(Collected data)
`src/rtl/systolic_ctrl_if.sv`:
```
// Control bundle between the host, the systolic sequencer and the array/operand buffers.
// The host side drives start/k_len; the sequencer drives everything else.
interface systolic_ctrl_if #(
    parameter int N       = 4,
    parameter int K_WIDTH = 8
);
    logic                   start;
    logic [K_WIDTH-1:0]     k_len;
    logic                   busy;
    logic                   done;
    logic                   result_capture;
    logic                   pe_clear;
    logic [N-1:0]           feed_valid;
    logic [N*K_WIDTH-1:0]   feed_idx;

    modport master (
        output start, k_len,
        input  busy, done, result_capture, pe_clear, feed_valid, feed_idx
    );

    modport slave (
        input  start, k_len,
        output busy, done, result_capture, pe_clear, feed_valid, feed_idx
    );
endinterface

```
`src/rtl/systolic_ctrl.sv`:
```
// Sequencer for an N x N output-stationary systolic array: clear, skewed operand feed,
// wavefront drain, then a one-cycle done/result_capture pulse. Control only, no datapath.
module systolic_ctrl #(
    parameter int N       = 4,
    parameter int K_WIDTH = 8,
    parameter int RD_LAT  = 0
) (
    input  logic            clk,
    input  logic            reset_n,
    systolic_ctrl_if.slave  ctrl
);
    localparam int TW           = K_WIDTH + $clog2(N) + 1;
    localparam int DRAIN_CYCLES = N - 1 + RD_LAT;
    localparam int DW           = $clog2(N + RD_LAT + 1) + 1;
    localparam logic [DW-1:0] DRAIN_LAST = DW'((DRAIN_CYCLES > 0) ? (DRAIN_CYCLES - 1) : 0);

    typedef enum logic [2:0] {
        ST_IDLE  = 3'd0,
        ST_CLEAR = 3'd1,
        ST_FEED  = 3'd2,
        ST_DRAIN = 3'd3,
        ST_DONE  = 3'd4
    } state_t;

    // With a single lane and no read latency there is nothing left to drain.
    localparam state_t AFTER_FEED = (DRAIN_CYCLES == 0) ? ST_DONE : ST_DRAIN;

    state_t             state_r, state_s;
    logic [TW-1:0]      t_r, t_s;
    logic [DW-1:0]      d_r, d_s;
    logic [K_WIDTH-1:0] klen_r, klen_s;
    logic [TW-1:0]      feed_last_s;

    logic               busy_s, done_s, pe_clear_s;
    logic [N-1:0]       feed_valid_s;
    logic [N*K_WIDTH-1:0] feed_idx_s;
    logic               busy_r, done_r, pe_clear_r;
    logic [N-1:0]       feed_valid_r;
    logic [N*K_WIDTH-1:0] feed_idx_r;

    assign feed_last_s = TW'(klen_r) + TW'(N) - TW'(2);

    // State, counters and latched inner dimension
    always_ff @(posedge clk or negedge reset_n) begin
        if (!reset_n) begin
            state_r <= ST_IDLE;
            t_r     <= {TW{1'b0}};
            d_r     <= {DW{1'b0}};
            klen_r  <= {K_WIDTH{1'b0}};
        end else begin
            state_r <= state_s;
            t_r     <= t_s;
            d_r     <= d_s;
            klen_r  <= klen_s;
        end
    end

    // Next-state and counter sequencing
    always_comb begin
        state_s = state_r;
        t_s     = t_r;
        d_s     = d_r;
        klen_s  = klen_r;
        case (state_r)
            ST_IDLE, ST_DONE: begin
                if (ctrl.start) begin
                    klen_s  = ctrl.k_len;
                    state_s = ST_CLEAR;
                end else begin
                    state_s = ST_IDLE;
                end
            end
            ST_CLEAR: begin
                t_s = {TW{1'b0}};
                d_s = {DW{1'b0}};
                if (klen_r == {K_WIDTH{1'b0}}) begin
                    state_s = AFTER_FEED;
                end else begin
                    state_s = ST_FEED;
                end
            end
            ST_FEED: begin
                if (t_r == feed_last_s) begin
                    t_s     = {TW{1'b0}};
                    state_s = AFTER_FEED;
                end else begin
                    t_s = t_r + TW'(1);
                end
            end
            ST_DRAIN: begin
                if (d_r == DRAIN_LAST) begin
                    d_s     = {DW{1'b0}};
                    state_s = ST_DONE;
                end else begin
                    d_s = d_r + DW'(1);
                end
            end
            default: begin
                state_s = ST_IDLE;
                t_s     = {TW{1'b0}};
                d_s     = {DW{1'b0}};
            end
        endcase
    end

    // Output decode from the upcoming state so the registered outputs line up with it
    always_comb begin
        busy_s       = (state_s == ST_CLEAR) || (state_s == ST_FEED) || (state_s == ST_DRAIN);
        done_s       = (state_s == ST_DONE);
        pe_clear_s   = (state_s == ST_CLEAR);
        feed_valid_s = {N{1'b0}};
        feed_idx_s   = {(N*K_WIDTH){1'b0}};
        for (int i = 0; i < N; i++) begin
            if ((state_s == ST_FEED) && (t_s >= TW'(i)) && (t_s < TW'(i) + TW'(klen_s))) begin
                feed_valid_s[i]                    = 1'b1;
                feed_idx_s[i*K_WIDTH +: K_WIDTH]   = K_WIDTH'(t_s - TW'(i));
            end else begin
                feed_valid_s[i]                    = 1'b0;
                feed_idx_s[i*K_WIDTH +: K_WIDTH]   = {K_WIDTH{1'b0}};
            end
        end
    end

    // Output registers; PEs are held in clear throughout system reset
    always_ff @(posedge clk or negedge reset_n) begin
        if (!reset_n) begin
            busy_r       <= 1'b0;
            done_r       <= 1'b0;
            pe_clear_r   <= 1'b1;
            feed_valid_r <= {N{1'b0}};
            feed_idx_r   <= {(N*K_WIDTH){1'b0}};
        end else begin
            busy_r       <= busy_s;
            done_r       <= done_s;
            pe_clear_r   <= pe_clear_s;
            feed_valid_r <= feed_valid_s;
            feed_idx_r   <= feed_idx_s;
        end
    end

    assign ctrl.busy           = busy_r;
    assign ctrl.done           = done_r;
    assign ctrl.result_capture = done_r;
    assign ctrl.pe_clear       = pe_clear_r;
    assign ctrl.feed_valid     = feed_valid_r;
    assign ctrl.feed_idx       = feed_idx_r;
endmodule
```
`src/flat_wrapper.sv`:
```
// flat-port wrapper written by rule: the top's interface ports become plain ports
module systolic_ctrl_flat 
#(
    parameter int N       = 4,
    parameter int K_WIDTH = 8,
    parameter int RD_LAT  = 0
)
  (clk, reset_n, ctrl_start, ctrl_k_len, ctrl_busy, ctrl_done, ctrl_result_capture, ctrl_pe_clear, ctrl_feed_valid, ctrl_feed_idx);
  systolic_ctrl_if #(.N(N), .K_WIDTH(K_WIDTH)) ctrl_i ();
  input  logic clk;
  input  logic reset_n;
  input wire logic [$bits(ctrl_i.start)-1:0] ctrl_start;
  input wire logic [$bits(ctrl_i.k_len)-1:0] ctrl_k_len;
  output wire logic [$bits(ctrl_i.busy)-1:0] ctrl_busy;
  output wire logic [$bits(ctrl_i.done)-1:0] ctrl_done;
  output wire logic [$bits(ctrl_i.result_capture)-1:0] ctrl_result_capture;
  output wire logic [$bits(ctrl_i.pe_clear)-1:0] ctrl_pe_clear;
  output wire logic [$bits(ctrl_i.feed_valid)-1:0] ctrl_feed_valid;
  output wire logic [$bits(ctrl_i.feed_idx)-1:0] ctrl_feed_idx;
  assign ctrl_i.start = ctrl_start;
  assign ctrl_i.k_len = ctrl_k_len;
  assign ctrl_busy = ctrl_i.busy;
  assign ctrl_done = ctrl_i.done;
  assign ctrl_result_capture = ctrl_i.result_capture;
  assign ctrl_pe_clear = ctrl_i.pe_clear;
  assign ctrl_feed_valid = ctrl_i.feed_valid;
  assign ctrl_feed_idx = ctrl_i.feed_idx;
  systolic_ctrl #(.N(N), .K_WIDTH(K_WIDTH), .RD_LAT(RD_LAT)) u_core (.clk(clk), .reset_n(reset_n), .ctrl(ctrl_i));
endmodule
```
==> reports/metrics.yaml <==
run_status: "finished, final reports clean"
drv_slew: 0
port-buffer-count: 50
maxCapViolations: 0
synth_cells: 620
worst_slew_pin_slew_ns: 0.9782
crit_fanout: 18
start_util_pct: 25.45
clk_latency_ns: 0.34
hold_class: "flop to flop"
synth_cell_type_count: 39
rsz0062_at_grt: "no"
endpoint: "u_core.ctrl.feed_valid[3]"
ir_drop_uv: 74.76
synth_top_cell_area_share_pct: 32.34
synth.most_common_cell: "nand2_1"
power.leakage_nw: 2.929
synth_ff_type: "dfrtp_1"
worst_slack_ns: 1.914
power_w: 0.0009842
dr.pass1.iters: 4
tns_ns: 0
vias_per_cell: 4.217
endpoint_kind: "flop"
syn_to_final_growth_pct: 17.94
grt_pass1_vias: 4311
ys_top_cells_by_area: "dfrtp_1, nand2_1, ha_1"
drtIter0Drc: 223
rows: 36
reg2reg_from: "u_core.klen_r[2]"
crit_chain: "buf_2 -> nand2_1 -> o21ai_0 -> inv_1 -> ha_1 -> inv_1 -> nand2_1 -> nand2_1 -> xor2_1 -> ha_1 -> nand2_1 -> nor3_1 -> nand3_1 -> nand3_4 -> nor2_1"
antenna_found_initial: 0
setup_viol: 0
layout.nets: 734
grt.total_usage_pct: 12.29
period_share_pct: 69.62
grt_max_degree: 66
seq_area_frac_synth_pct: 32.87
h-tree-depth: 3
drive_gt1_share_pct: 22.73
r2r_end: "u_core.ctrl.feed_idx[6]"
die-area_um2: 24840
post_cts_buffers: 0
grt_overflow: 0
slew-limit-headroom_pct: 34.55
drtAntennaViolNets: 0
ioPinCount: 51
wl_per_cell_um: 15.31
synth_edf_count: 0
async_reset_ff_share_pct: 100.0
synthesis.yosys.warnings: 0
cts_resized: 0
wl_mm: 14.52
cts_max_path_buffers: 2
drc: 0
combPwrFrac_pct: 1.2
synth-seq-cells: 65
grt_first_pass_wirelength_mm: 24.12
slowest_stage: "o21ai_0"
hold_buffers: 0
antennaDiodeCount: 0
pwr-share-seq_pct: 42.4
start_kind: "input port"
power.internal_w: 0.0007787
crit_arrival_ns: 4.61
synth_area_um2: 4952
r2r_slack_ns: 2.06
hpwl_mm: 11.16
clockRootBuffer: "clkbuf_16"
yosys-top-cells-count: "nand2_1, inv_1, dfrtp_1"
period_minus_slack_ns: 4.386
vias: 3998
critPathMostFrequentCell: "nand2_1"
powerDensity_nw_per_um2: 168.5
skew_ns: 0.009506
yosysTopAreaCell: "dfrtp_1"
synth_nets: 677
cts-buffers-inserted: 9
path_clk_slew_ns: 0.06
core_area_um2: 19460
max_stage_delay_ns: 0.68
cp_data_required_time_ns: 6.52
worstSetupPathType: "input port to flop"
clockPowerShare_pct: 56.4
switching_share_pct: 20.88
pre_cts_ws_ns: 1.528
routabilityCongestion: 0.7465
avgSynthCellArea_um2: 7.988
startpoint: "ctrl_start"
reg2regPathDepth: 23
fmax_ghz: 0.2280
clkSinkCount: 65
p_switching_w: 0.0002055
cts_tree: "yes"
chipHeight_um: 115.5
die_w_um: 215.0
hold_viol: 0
$ cat src/rtl/f3m_mult_ds_if.sv
// Operand/result bundle for the GF(3^M) multiplier.
// start/a/b go in; busy/done/c come back.
interface f3m_mult_ds_if #(
  parameter int M = 97
);
  logic           start;
  logic [2*M-1:0] a;
  logic [2*M-1:0] b;
  logic           busy;
  logic           done;
  logic [2*M-1:0] c;

  modport master (
    output start, a, b,
    input  busy, done, c
  );

  modport slave (
    input  start, a, b,
    output busy, done, c
  );
endinterface

$ cat src/rtl/f3m_mult_ds.sv
// Digit-serial GF(3^M) multiplier mod x^M + x^K + 2, D B-coeffs/cycle.
// Ports: clk, reset (async high), bus (start/a/b in, busy/done/c out).
module f3m_mult_ds #(
  parameter int M = 97,
  parameter int K = 12,
  parameter int D = 1
) (
  input  logic       clk,
  input  logic       reset,
  f3m_mult_ds_if.slave bus
);
  localparam int W  = 2 * M;
  localparam int L  = (M + D - 1) / D;
  localparam int P  = L * D;
  localparam int CW = $clog2(L + 1);

  typedef enum logic {IDLE, RUN} state_t;

  state_t         st, st_n;
  logic [W-1:0]   areg, a_n;
  logic [W-1:0]   acc, acc_n;
  logic [W-1:0]   creg, c_n;
  logic [2*P-1:0] breg, breg_n;
  logic [CW-1:0]  cnt, cnt_n;
  logic           done_q, done_n;
  logic [W-1:0]   v;

  function automatic logic [1:0] add3(
    input logic [1:0] x,
    input logic [1:0] y
  );
    logic [2:0] s;
    s = {1'b0, x} + {1'b0, y};
    return (s >= 3'd3) ? 2'(s - 3'd3) : s[1:0];
  endfunction

  // Code 11 is not a field value; fold it to zero on entry.
  function automatic logic [W-1:0] legal(
    input logic [W-1:0] x
  );
    logic [W-1:0] r;
    r = x;
    for (int i = 0; i < M; i++)
      if (x[2*i +: 2] == 2'b11)
        r[2*i +: 2] = 2'b00;
    return r;
  endfunction

  // acc*x mod f, then + t*A. The dropped top coefficient
  // folds back as 2*top at x^K and 1*top at x^0.
  function automatic logic [W-1:0] step(
    input logic [W-1:0] acc_i,
    input logic [W-1:0] a_i,
    input logic [1:0]   t
  );
    logic [W-1:0] r;
    logic [1:0]   top;
    logic [1:0]   ai;
    logic [1:0]   ta;
    top = acc_i[W-1 -: 2];
    r   = {acc_i[W-3:0], 2'b00};
    r[2*K +: 2] = add3(r[2*K +: 2], add3(top, top));
    r[1:0]      = add3(r[1:0], top);
    for (int i = 0; i < M; i++) begin
      ai = a_i[2*i +: 2];
      ta = 2'b00;
      if (t == 2'd1)
        ta = ai;
      else if (t == 2'd2)
        ta = add3(ai, ai);
      r[2*i +: 2] = add3(r[2*i +: 2], ta);
    end
    return r;
  endfunction

  always_ff @(posedge clk or posedge reset) begin
    if (reset) begin
      st     <= IDLE;
      areg   <= '0;
      breg   <= '0;
      acc    <= '0;
      creg   <= '0;
      cnt    <= '0;
      done_q <= 1'b0;
    end else begin
      st     <= st_n;
      areg   <= a_n;
      breg   <= breg_n;
      acc    <= acc_n;
      creg   <= c_n;
      cnt    <= cnt_n;
      done_q <= done_n;
    end
  end

  always_comb begin
    st_n   = st;
    a_n    = areg;
    breg_n = breg;
    acc_n  = acc;
    c_n    = creg;
    cnt_n  = cnt;
    done_n = 1'b0;
    v      = acc;
    unique case (st)
      IDLE: begin
        if (bus.start) begin
          st_n   = RUN;
          a_n    = legal(bus.a);
          // Zero left-padding up to L*D coefficients.
          breg_n = '0;
          breg_n[W-1:0] = legal(bus.b);
          acc_n  = '0;
          cnt_n  = CW'(L);
        end
      end
      RUN: begin
        for (int j = 0; j < D; j++)
          v = step(v, areg, breg[2*(P-1-j) +: 2]);
        acc_n  = v;
        breg_n = breg << (2 * D);
        if (cnt == CW'(1)) begin
          c_n    = v;
          done_n = 1'b1;
          st_n   = IDLE;
          cnt_n  = '0;
        end else begin
          cnt_n  = cnt - CW'(1);
        end
      end
    endcase
  end

  assign bus.busy = (st == RUN);
  assign bus.done = done_q;
  assign bus.c    = creg;
endmodule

▶ Work to complete
The range runs from the line above containing "clockPowerShare_pct: 56.4" to the line containing "die_w_um: 215.0", inclusive. Restate those lines word for word and no others.

▶ Solution for this task
clockPowerShare_pct: 56.4
switching_share_pct: 20.88
pre_cts_ws_ns: 1.528
routabilityCongestion: 0.7465
avgSynthCellArea_um2: 7.988
startpoint: "ctrl_start"
reg2regPathDepth: 23
fmax_ghz: 0.2280
clkSinkCount: 65
p_switching_w: 0.0002055
cts_tree: "yes"
chipHeight_um: 115.5
die_w_um: 215.0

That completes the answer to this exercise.